Extending HDT for quads

40 views
Skip to first unread message

Arto Bendiken

unread,
Jun 12, 2016, 12:16:56 AM6/12/16
to Javier D. Fernández, Michel Dumontier, Ruben Verborgh, BioHDT
Good morning Javier,

I recall you told me last week at ESWC that extending HDT for quads is
one of the items on your desk right now.

Are you aware of the parallel effort in that direction by Ruben
Verborgh under Michel Dumontier's direction?
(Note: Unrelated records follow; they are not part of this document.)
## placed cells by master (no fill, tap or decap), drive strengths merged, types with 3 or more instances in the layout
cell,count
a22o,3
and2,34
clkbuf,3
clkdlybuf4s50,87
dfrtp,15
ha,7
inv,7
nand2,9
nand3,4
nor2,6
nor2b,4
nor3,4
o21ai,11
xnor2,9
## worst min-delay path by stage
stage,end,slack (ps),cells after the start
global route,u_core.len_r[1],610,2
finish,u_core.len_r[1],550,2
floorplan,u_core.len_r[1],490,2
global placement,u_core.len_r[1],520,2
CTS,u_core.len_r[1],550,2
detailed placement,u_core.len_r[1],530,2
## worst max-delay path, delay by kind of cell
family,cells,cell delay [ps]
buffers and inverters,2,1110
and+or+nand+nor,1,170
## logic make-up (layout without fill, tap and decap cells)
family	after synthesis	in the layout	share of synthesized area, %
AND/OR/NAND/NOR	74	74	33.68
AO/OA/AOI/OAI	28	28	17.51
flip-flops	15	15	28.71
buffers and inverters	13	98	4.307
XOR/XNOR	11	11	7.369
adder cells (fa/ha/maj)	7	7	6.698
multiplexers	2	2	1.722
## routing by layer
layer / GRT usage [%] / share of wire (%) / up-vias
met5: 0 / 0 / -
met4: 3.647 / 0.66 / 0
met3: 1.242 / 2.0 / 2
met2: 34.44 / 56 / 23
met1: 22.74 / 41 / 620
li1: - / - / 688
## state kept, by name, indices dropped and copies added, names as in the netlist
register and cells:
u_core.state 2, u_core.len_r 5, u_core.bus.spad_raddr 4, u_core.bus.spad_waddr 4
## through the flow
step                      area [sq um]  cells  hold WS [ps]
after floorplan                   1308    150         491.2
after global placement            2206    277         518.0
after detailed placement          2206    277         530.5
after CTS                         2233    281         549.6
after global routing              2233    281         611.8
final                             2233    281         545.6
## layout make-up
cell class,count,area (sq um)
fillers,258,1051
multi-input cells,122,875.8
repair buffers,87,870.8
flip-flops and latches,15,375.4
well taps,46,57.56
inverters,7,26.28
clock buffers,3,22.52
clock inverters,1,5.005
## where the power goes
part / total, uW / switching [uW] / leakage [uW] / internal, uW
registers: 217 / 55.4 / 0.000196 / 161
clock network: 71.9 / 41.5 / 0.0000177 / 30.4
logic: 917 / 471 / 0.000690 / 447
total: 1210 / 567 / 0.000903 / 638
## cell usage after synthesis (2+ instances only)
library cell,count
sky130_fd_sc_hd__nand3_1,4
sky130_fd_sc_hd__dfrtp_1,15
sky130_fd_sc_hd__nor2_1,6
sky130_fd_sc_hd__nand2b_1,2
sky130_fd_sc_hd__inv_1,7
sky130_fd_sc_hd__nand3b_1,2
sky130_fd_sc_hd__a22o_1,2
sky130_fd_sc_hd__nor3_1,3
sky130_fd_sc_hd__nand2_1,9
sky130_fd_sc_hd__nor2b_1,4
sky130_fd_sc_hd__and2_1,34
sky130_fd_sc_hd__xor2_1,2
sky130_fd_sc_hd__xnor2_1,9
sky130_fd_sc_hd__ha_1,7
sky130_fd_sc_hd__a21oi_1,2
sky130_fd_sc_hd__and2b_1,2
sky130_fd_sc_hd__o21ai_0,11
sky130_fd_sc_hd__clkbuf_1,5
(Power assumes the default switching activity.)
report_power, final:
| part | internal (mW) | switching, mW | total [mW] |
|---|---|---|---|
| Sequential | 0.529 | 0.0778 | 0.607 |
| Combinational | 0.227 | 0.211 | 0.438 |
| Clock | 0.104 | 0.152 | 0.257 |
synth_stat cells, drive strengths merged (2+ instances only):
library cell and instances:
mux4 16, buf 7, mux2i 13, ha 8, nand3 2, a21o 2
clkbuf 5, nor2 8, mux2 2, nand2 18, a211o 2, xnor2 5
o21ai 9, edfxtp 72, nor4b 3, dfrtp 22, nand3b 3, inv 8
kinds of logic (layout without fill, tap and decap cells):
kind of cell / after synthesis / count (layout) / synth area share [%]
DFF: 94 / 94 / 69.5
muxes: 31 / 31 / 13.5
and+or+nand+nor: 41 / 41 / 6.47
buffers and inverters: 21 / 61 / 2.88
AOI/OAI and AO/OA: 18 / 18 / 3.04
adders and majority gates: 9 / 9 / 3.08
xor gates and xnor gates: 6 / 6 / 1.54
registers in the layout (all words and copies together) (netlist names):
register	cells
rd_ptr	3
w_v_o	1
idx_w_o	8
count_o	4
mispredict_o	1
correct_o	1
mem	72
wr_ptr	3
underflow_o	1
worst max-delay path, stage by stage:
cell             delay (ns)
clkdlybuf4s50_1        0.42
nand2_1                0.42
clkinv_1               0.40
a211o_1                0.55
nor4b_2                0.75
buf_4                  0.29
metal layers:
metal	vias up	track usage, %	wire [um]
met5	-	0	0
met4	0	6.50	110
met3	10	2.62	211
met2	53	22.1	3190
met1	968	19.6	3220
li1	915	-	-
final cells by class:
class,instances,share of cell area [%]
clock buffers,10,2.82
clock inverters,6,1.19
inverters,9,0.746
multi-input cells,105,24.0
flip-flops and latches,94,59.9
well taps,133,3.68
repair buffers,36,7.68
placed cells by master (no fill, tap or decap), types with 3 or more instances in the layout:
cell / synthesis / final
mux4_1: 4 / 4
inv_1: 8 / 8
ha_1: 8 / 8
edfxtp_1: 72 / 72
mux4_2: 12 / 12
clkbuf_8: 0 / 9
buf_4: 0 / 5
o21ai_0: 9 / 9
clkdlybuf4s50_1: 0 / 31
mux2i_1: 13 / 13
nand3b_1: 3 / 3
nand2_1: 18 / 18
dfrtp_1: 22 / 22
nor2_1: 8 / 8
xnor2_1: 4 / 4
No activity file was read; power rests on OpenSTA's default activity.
<file path="config.mk">
export PLATFORM = sky130hd
export DESIGN_NAME = m1_stage
export DESIGN_NICKNAME = d
export VERILOG_FILES = /design/src/rtl/m1_stage.sv
export SDC_FILE = /design/constraint.sdc
export NUM_CORES = 1
export LEC_CHECK = 0
export ABC_AREA = 0
export BUFFER_PORTS_ARGS = -buffer_cell sky130_fd_sc_hd__buf_2
export CAP_MARGIN = 20
export CELL_PAD_IN_SITES_DETAIL_PLACEMENT = 1
export CELL_PAD_IN_SITES_GLOBAL_PLACEMENT = 2
export CORE_ASPECT_RATIO = 0.7
export CORE_MARGIN = 5
export CORE_UTILIZATION = 27
export DETAILED_ROUTE_END_ITERATION = 16
export PLACE_DENSITY = 0.89
export SLEW_MARGIN = 20
export SYNTH_ARGS = -nofsm -noshare
export SYNTH_HDL_FRONTEND = slang
export SYNTH_SLANG_ARGS = --single-unit
</file>
<file path="constraint.sdc">
create_clock -name clk -period 3.35 [get_ports clk]
set_input_delay 0.335 -clock clk [delete_from_list [all_inputs] [get_ports clk]]
set_output_delay 0.335 -clock clk [all_outputs]
set_load 0.02 [all_outputs]
</file>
I imagine so, since you
and Ruben both were at ESWC, but wanted to check since these sounded
like independent efforts.

Greets from Tsuruoka,
Arto

Ruben Verborgh

unread,
Jun 12, 2016, 12:34:20 AM6/12/16
to Arto Bendiken, "Javier D. Fernández", Michel Dumontier, BioHDT, Ruben Taelman
Hi Arto,

> Are you aware of the parallel effort in that direction by Ruben
> Verborgh under Michel Dumontier's direction?

Just a small correction:
this was actually previously ongoing work
by a PhD student of mine (Ruben Taelman).
I'm not sure if I introduced you guys at ESWC.

What we're building is basically a workaround,
in which an LDF server uses multiple HDT files
(one for each graph + one for the graphs)
to serve quad data.

Native support in HDT would be much nicer.

That said, depending on how graphs are used,
another solution might be more interesting from an LDF angle.
If graphs are purely used to identify different datasets,
those datasets could actually just be different TPF interfaces
on which a client performs federated querying.
Having multiple TPF interfaces is much cheaper
than having multiple SPARQL endpoints,
so there is no real necessity to put multiple datasets
in a single endpoint by putting them in different graphs.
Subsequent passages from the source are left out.